Amazon SageMaker
Developer Guide

Apache MXNet Example 1: Using the Module API

This introductory Apache MXNet example demonstrates using Amazon SageMaker sagemaker.mxnet.MXNet estimator class, provided as part of Amazon SageMaker high-level Python library. It provides the fit method for model training in Amazon SageMaker and deploy method to deploy resulting model in Amazon SageMaker.

In this exercise, you construct a neural network classifier using the Apache MXNet Module API. You then train the model using the The MNIST Database dataset, which Amazon SageMaker provides in an S3 bucket.

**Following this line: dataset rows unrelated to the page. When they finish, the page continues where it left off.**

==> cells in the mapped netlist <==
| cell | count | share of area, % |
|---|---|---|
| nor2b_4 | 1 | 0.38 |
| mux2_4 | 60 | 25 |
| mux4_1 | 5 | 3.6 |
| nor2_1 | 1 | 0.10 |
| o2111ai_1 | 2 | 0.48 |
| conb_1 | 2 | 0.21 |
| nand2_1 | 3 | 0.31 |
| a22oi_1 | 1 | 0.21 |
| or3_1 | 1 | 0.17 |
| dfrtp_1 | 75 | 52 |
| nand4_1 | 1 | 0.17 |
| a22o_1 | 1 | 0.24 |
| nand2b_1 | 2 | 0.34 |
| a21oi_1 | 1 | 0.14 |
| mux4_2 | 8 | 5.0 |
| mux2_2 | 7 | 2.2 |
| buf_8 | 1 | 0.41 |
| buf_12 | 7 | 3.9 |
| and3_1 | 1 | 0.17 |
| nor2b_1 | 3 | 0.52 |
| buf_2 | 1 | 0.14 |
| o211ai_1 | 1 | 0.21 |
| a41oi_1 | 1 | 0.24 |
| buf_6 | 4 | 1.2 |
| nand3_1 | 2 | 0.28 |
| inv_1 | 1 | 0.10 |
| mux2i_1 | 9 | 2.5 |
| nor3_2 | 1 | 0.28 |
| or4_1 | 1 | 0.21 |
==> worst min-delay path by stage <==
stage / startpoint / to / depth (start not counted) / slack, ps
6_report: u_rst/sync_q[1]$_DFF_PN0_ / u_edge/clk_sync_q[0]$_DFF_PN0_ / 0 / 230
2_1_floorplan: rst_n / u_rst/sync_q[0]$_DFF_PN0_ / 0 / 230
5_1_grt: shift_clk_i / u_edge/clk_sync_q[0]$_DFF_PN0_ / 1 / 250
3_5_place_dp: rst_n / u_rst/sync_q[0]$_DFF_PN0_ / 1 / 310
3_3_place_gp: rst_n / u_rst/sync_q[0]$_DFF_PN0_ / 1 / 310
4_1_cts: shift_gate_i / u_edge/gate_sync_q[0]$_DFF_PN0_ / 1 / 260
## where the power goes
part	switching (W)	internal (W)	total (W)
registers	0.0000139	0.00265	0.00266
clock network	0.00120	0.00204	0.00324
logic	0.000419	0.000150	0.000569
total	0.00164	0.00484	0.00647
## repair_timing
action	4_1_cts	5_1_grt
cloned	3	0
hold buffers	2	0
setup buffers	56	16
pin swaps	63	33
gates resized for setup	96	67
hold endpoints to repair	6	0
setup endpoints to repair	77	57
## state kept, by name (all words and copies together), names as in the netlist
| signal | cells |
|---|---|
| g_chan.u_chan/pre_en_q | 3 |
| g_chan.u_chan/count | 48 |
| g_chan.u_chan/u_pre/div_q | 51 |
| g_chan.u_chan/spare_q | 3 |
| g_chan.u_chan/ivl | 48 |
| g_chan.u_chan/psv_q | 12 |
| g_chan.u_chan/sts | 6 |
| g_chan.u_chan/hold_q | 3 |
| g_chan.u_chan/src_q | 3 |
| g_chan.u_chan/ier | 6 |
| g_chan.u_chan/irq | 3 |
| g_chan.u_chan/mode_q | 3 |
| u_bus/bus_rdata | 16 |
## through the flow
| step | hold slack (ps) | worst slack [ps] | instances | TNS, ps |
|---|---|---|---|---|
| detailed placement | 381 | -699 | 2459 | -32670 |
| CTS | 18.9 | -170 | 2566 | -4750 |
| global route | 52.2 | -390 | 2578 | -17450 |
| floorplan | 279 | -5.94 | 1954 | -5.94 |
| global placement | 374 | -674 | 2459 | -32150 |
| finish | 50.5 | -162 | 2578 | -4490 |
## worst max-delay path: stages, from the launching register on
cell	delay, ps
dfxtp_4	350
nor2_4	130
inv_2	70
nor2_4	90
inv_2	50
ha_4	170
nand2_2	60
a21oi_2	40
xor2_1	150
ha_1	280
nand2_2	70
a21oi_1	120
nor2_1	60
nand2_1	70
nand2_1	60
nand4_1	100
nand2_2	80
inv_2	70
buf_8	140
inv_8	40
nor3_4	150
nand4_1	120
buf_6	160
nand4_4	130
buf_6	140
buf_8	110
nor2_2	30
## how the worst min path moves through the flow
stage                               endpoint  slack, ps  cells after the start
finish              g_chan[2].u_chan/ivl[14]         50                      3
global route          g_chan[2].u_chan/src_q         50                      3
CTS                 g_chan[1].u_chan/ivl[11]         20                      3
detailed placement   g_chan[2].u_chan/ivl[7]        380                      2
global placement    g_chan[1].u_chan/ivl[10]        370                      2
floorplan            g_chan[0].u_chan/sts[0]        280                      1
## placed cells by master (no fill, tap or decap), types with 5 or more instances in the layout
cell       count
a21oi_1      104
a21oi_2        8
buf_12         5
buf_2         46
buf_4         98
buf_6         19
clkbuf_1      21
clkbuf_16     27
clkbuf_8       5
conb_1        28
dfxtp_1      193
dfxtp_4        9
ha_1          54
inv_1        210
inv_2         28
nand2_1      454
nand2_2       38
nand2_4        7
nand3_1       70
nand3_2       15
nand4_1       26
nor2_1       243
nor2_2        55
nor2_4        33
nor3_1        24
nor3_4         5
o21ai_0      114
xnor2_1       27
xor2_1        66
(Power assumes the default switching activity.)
File: src/rtl/panel_cfg_regbank.sv
module panel_cfg_regbank
  import panel_cfg_pkg::*;
(
  input  logic                          clk_i,
  input  logic                          rst_ni,
  input  logic                          wr_en_i,
  input  logic [ADDR_W-1:0]             wr_addr_i,
  input  logic [DATA_W-1:0]             wr_data_i,
  input  logic [ADDR_W-1:0]             rd_addr_i,
  output logic [DATA_W-1:0]             rd_data_o,
  output logic [DATA_W-1:0]             pwr_o,
  output logic [DATA_W-1:0]             entry_o,
  output logic [DATA_W-1:0]             pol_o,
  output logic [DATA_W-1:0]             sync_o,
  output logic [4*NUM_GAMMA-1:0]        gamma_pos_o,
  output logic [4*NUM_GAMMA-1:0]        gamma_neg_o
);
  logic [DATA_W-1:0] bank [NUM_REGS];
  logic              grst;

  assign grst = wr_en_i && (wr_addr_i == A_GRST) && !wr_data_i[0];

  assign bank[0] = ID_VALUE;

  for (genvar i = 1; i < NUM_REGS; i++) begin : g_reg
    always_ff @(posedge clk_i or negedge rst_ni) begin
      if (!rst_ni)                                      bank[i] <= reg_default(i);
      else if (grst)                                    bank[i] <= reg_default(i);
      else if (wr_en_i && (wr_addr_i == ADDR_W'(i)))   bank[i] <= wr_data_i;
    end
  end

  always_comb begin
    rd_data_o = '0;
    for (int k = 0; k < NUM_REGS; k++) begin
      if (rd_addr_i == ADDR_W'(k)) rd_data_o = bank[k];
    end
  end

  assign pwr_o   = bank[A_PWR];
  assign entry_o = bank[A_ENTRY];
  assign pol_o   = bank[A_POL];
  assign sync_o  = bank[A_SYNC];

  for (genvar g = 0; g < NUM_GAMMA; g++) begin : g_gamma
    assign gamma_pos_o[4*g +: 4] = bank[int'(A_GAMMA0) + g][3:0];
    assign gamma_neg_o[4*g +: 4] = bank[int'(A_GAMMA0) + g][7:4];
  end

  a_r7_grst_restores: assert property (@(posedge clk_i) disable iff (!rst_ni)
    grst |=> (pwr_o == 8'h00) && (pol_o == 8'h09) && (entry_o == 8'h0F) && (gamma_pos_o == '0));

  a_r4_id_write_ignored: assert property (@(posedge clk_i) disable iff (!rst_ni)
    (wr_en_i && wr_addr_i == A_ID) |=>
      ($stable(pwr_o) && $stable(pol_o) && $stable(entry_o) && $stable(sync_o) && $stable(gamma_neg_o)));

  a_r5_oob_write_ignored: assert property (@(posedge clk_i) disable iff (!rst_ni)
    (wr_en_i && wr_addr_i > ADDR_W'(LAST_ADDR)) |=>
      ($stable(pwr_o) && $stable(pol_o) && $stable(entry_o) && $stable(sync_o) && $stable(gamma_pos_o)));

  a_r8_pwr_update: assert property (@(posedge clk_i) disable iff (!rst_ni)
    (wr_en_i && wr_addr_i == A_PWR) |=> (pwr_o == $past(wr_data_i)));
endmodule

File: src/rtl/panel_cfg_spi.sv
module panel_cfg_spi
  import panel_cfg_pkg::*;
(
  input  logic        clk_i,
  input  logic        rst_ni,
  input  logic        sclk_i,
  input  logic        csn_i,
  input  logic        mosi_i,
  output logic        miso_o,
  output logic [7:0]  pwr_ctrl_o,
  output logic [7:0]  entry_mode_o,
  output logic [7:0]  pol_ctrl_o,
  output logic [7:0]  sync_ctrl_o,
  output logic [31:0] gamma_pos_o,
  output logic [31:0] gamma_neg_o
);
  logic [ADDR_W-1:0] rd_addr, wr_addr;
  logic [DATA_W-1:0] rd_data, wr_data;
  logic              wr_en;

  panel_cfg_frame u_frame (
    .clk_i     (clk_i),
    .rst_ni    (rst_ni),
    .sclk_i    (sclk_i),
    .csn_i     (csn_i),
    .mosi_i    (mosi_i),
    .miso_o    (miso_o),
    .rd_addr_o (rd_addr),
    .rd_data_i (rd_data),
    .wr_en_o   (wr_en),
    .wr_addr_o (wr_addr),
    .wr_data_o (wr_data)
  );

  panel_cfg_regbank u_bank (
    .clk_i       (clk_i),
    .rst_ni      (rst_ni),
    .wr_en_i     (wr_en),
    .wr_addr_i   (wr_addr),
    .wr_data_i   (wr_data),
    .rd_addr_i   (rd_addr),
    .rd_data_o   (rd_data),
    .pwr_o       (pwr_ctrl_o),
    .entry_o     (entry_mode_o),
    .pol_o       (pol_ctrl_o),
    .sync_o      (sync_ctrl_o),
    .gamma_pos_o (gamma_pos_o),
    .gamma_neg_o (gamma_neg_o)
  );
endmodule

In this example, you do the following

  1. Train the model. During training, the following occurs:

    1. Amazon SageMaker loads the Docker image containing the Apache MXNet framework.

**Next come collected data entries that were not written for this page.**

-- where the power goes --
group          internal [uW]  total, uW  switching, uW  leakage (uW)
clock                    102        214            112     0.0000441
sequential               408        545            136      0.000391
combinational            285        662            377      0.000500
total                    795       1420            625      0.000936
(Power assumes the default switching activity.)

    2. Amazon SageMaker reads training data from the S3 bucket into the container's file system.

    3. Your custom training code constructs a neural network classifier (using the mxnet.module.Module class).

    4. The Amazon SageMaker code in the container runs training. Your training code reads the training data for model training.

  2. Deploy the model using Amazon SageMaker hosting services. Amazon SageMaker returns an endpoint that you send requests to to get inferences.

  3. Test the model. The example provides an HTML canvas in the notebook where you can write a single-digit number using your mouse. The image of the number is then sent to the model for inference.